That seems to be the key buzzword floating around the NFL these days.  Rodger Goodell and the league office talk about it all the time.  Seriously.  They just don’t stop.  They fine players for itmake new rules in the pursuit of it, and make commercials about it.

The players, meanwhile, also seem to care about their own safety quite a bit.  They talk about it adnauseam, and many former NFL players are suing the NFL for a lack of safety protocol, ostensibly to make the game safer more than to line their own pockets.

This fan, for one, is utterly sick of it, and I know I can’t be alone.  Both sides talk back and forth, pointing fingers at each other, but neither push for any meaningful reform.  All they care about is winning the war of public opinion, and their blatant hypocrisy needs to stop.

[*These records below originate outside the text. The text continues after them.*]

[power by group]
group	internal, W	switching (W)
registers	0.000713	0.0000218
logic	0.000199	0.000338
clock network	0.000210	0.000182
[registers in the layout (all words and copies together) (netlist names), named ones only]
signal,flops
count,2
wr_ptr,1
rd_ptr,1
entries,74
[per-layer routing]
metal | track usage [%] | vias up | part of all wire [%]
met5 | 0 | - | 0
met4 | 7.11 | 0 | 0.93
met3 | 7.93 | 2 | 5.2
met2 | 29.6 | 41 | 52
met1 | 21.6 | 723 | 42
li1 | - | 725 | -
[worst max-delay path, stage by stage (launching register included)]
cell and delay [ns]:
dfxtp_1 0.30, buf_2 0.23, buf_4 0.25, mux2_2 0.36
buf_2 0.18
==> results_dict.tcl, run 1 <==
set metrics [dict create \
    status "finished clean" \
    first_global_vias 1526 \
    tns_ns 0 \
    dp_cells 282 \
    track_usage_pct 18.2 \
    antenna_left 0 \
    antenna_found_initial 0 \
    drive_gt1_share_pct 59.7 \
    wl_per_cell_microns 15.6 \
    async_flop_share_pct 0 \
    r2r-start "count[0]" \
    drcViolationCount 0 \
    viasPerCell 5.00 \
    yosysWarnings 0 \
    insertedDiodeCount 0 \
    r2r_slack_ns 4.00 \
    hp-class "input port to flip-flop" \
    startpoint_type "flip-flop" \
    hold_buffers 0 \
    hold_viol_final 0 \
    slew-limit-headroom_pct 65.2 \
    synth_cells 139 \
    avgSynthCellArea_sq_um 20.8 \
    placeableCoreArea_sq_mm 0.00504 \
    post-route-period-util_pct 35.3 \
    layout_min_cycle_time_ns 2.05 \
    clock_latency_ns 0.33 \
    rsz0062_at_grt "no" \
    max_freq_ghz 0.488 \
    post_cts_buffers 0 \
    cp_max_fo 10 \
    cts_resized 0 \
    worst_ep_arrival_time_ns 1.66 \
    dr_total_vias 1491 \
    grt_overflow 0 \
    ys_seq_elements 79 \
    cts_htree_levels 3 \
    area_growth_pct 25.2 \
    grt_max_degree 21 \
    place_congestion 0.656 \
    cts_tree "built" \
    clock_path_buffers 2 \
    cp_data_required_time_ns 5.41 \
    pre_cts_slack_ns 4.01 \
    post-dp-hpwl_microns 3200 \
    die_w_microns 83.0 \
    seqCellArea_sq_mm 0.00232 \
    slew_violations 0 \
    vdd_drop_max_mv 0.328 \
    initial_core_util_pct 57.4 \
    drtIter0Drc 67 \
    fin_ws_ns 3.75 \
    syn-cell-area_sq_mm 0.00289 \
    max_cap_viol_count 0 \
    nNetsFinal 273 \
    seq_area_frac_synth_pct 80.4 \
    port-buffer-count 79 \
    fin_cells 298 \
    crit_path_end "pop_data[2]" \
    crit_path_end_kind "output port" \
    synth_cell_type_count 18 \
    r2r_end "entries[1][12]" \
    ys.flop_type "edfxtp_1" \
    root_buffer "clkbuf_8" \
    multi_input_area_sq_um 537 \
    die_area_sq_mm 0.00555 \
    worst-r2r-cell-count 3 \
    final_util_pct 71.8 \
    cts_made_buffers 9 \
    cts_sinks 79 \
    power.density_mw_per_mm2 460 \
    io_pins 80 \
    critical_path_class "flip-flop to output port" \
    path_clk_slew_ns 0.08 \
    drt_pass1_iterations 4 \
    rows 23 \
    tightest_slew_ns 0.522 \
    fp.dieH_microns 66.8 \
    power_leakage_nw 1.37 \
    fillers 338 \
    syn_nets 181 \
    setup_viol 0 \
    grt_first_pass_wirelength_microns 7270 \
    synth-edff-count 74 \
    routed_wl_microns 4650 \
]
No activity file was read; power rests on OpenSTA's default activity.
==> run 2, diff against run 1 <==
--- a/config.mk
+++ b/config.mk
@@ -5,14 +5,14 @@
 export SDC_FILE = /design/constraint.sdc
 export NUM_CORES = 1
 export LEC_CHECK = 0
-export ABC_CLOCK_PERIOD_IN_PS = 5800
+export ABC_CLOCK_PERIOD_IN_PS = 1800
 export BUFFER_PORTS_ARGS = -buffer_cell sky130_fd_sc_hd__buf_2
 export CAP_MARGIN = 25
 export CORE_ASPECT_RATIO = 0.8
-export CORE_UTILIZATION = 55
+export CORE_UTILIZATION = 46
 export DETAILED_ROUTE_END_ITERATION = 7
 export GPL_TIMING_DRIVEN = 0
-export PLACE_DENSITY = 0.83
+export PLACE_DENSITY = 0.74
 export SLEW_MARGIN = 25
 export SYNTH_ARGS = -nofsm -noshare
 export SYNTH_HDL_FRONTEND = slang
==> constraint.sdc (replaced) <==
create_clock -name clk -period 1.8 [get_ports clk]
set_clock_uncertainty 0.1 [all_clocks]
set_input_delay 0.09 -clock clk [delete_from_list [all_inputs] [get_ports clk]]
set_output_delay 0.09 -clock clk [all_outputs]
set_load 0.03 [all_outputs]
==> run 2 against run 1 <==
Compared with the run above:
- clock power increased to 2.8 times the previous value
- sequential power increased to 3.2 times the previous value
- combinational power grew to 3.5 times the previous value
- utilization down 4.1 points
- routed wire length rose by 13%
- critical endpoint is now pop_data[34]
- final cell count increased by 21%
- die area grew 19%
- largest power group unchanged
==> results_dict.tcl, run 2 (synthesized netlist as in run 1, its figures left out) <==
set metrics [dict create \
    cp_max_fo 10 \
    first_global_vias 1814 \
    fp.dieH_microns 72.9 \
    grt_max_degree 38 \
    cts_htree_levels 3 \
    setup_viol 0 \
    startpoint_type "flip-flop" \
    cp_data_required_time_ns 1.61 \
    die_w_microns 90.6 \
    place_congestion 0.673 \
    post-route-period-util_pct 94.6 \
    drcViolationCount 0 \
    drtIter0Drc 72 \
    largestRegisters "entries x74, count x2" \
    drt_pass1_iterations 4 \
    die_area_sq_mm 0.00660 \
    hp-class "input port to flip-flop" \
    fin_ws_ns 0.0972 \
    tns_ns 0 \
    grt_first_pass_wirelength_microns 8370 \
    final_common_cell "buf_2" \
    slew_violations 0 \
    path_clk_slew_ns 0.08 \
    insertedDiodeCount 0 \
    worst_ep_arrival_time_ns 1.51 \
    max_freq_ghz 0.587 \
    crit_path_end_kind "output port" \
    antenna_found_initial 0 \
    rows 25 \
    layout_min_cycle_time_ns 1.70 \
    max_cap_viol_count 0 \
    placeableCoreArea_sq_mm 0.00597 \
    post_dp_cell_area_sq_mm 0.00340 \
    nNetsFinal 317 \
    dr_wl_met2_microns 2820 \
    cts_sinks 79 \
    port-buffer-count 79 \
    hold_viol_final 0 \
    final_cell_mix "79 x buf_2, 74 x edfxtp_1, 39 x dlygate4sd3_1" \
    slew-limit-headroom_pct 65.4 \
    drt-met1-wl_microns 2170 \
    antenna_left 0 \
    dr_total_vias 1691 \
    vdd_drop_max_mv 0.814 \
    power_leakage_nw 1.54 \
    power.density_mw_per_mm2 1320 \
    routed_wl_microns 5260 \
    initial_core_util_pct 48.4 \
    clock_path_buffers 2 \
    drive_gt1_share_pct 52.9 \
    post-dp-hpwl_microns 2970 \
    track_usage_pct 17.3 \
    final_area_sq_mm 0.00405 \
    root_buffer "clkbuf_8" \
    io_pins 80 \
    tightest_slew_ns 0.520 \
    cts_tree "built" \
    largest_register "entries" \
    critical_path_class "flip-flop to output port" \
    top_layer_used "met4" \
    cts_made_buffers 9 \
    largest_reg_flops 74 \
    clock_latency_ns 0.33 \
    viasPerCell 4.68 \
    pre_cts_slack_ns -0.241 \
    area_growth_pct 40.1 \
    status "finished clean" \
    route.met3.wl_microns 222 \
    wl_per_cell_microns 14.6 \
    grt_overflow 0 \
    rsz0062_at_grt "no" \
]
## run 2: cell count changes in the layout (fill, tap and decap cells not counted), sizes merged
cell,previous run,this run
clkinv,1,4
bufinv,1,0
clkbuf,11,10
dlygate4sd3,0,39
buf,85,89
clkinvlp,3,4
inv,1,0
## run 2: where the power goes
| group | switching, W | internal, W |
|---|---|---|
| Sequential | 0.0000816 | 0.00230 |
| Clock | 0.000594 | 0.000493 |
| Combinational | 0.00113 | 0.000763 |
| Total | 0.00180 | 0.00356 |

When the NFL and players’ union were in a lockout in 2011, they debated many important issues for the future of the league, including how to fairly share revenue and prevent rookies from being vastly overpaid.  But for two parties that both care so much about player safety, they didn’t really make much progress on that front.  Sure, they reduced full-contact practices and offseason workouts and put some token money into medical research, but they missed the main issue.

Style over safety

Football players have safer helmets available to them, ones that are proven to reduce concussions.  A few players, such as DeSean Jackson, Aaron Rodgers, and Greg Jennings, have switched to these (with good results), but the vast majority eschew them because they don’t look cool enough.  So let me get this straight: players will sue the NFL because of concussions, but won’t change to helmets that can prevent these concussions because of the style? It is hypocrisy of the highest order, and it was repeated when players complained about being forced to wear thigh pads.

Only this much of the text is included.